-- RAW DATA follows --

Source: an optimization exercise on an open RTL-to-GDS flow (aim: small area and a short achievable clock period). Production flows keep margins and buffers that such runs may drop.
In this exercise RTL edits were held to simulation tests only and were not proved equivalent to the original.
Power and IR drop assume default switching activity.

===== design/flow/run.sh =====
#!/bin/bash
# synth_recipe.tcl (not shown) runs the flow's synth.tcl, then flattens the netlist and writes it again
# the make line also repeats each setting of config.mk as NAME=value (left out here)
make -C /OpenROAD-flow-scripts/flow DESIGN_CONFIG=/design/flow/config.mk WORK_HOME=/design/flow/orfs CLKGATE_MAP_FILE= SYNTH_SCRIPT=/design/flow/synth_recipe.tcl finish

===== design/flow/config.mk =====
export PLATFORM = sky130hd
export DESIGN_NAME = alu_top
export DESIGN_NICKNAME = alu_top
export VERILOG_FILES = /design/flow/design.v
export SDC_FILE = /design/flow/constraint.sdc
export NUM_CORES = 4
export LEC_CHECK = 0
export CAP_MARGIN = 20
export CORE_MARGIN = 2
export CORE_UTILIZATION = 55
export CTS_CLUSTER_DIAMETER = 40
export CTS_CLUSTER_SIZE = 8
export SLEW_MARGIN = 20

===== design/flow/constraint.sdc =====
create_clock -name core_clock -period 90.0 [get_ports {clk}]
set_input_delay 18.0000 -clock core_clock [delete_from_list [all_inputs] [get_ports {clk}]]
set_output_delay 18.0000 -clock core_clock [all_outputs]
set_load 0.01 [all_outputs]

===== design/flow/design.v =====
module alu_top (
    input  logic        clk,
    input  logic [31:0] a,
    input  logic [31:0] b,
    input  logic [3:0]  op,
    output logic [31:0] z
);
    logic [31:0] a_q, b_q, z_q, z_c;
    logic [3:0]  op_q;
    always_ff @(posedge clk) begin
        a_q  <= a;
        b_q  <= b;
        op_q <= op;
        z_q  <= z_c;
    end
    alu #(.width(32)) u_alu (.A(a_q), .B(b_q), .op(op_q), .Z(z_c));
    assign z = z_q;
endmodule

module alu 
#(parameter int width = 8)
(A, B, op, Z);
    input logic [width-1:0] A,B;
    input logic [3:0] op;
    output logic [width-1:0] Z;
    always @(*) begin;
        if (op == 4'b0000) Z = A+B;  
        else if (op == 4'b0001) Z = A-B;  
        else if (op == 4'b0010) Z = A*B;  
        else if (op == 4'b0011) Z = (B == 0) ? {width{1'b1}} : A/B;  
        else if (op == 4'b0100) Z = A&B;  
        else if (op == 4'b0101) Z = A|B;  
        else if (op == 4'b0110) Z = !A;  
        else if (op == 4'b0111) Z = A<<B;  
        else if (op == 4'b1000) Z = A>>B;  
        else Z=0;
    end
endmodule

==> results.cfg <==
[sta]
period_share_pct = 94.8
min_period_ns = 85.32
worst_pin_slew_ns = 1.31
maxSlewHeadroom_pct = 11.7
finClkSkew_ns = 0.0219
finalHoldViolations = 0
worst_hold_slack_ns = 1.01
tns_ns = 0
slew_viol_final = 0
worst_slack_ns = 4.68
setup_violations = 0
rsz0062_at_grt = no
fmax_ghz = 0.0117

[synth]
ys.flop_type = dfxtp_1
yosysSeqAreaShare_pct = 3.70
ys_types = 97
synth-edff-count = 0
synth_seq_cells = 100
yosysWarnings = 2
syn_nets = 8741
async_reset_ff_share_pct = 0
synth_cells = 7512
syn_area_mm2 = 0.0542
avgSynthCellArea_um2 = 7.21

[cts]
clock_sinks = 100
post_cts_buffers = 0
cts_root_buf = clkbuf_16
cts_buffer_depth = 2
insertion_delay_ns = 0.45
ctsResizeCount = 0
tritoncts = built
hold_buffers = 0
cts_buffers = 9
htree_levels = 3
cts.clk_slew.worst_paths_ns = 0.10

[worst_hold_path]
worstHoldStart = op_q[0]
min_path_cells = 4
min_to = z_q[31]
hp-class = reg2reg

[setup_path]
critical_path_arrival_ns = 85.65
critPathMaxFanout = 44
critPathKind = reg2reg
worst_path_most_repeated_cell = ha_1
reg2reg_depth = 278
crit_slowest_cell = o211ai_1
end_kind = flop
start_kind = flop
required_ns = 90.33
reg2reg_slack_ns = 4.68
r2r_end = z_q[0]
max_stage_delay_ns = 1.05
r2r-start = b_q[16]

[place]
dp_slack_ns = 7.37
dpl-instance-area_mm2 = 0.0569
port_buffers = 100
routabilityCongestion = 1.11
hpwlAfterDp_mm = 196

[finish]
postLayoutCellArea_mm2 = 0.0572
utilization_pct = 58.4
area_delta_synth_final_pct = 5.63
final_nets = 8669
final_cell_mix = nand2_1 (908), nor2_1 (755), ha_1 (750)
drive_above_1_share_pct = 5.35
layout_commonest_cell = nand2_1

[die]
start_util_pct = 55.3
die_w_um = 318
coreArea_mm2 = 0.0980
die_area_mm2 = 0.101
ios = 101
die_h_um = 318
rows = 115

[routing]
antenna_left = 0
vias_per_cell = 7.02
drc = 0
vias = 61400
drt_iter0_markers = 9170
first_pass_iters = 7
drt-total-wl_mm = 258
route.detailed.wl_per_inst_um = 29.5

[outcome]
outcome = finished clean

[global_routing]
grt_pass1_vias = 57800
grt_pass1_wl_mm = 375
grt_overflow = 0
gr-usage-all-layers_pct = 49.4
antenna_found_initial = 20
grt_max_degree = 61

[pwr]
worst_ir_drop_vdd_mv = 0.204
p_leak_nw = 26.8
powerDensity_mw_per_mm2 = 32.4

[flow_run]
drv_cap = 0
worst max-delay path by stage:
stage	end	start	slack (ns)	cells after the start
finish	z_q[0]	b_q[16]	4.68	278
global route	z_q[0]	b_q[16]	1.03	278
CTS	z_q[0]	b_q[16]	7.07	279
detailed placement	z_q[0]	b_q[16]	7.37	280
global placement	z_q[0]	b_q[16]	8.26	278
floorplan	z_q[0]	b_q[0]	20.40	312
synthesized netlist by cell type, types with 100 or more instances:
cell type | number | area, µm²
nand3_1 | 135 | 676
a21oi_1 | 560 | 2800
nand2_1 | 908 | 3410
nor2_1 | 758 | 2850
ha_1 | 750 | 9380
a211oi_1 | 122 | 916
inv_1 | 685 | 2570
o21a_1 | 118 | 886
clkbuf_1 | 270 | 1010
o21ai_0 | 412 | 2060
xor2_1 | 152 | 1330
nor3_1 | 187 | 936
a21o_1 | 186 | 1400
fa_1 | 410 | 8210
xnor2_1 | 271 | 2370
dfxtp_1 | 100 | 2000
where the power goes:
group / leakage, nW / internal (mW) / switching [mW]
combinational: 25.8 / 0.703 / 1.05
clock: 0.147 / 0.0202 / 0.0268
sequential: 0.842 / 0.0514 / 0.00713
total: 26.8 / 0.775 / 1.08
layout make-up:
cell class	instances	area, µm²
well taps	1287	1610
diodes	16	40.0
fillers	9375	40800
inverters	695	2610
flip-flops and latches	100	2020
repair buffers	261	2210
multi-input cells	6373	48400
clock buffers	10	239
clock inverters	6	57.6
sequential cells by signal (all words and copies together), names as in the netlist:
| name | cells |
|---|---|
| op_q | 4 |
| b_q | 32 |
| a_q | 32 |
| z_q | 32 |
metrics by stage:
stage	power, mW	instances
after global routing	2.03	8733
after floorplan	1.28	7512
final	1.86	8748
after CTS	1.82	8732
after detailed placement	1.76	8716
after global placement	1.72	8716
metal layers:
metal / up-vias / track usage, % / wire (µm)
met4: 22 / 32.8 / 21800
li1: 26400 / - / -
met3: 1280 / 20.3 / 42300
met1: 28800 / 63.4 / 96200
met5: - / 0.615 / 311
met2: 4921 / 67.3 / 97500
critical path, delay by kind of cell, from the launching register on:
kind	cells	cell delay, ns
flip-flops	1	0.66
AO/OA/AOI/OAI	152	47.05
buffers and inverters	14	2.76
adder cells (fa/ha/maj)	31	10.57
multiplexers	3	1.14
AND/OR/NAND/NOR	78	22.81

-- RAW DATA concluded --

> [EXERCISE GOAL]: Nothing but a number should be given: the count of lines above that hold "floorplan".

> [TASK ANSWER]: 2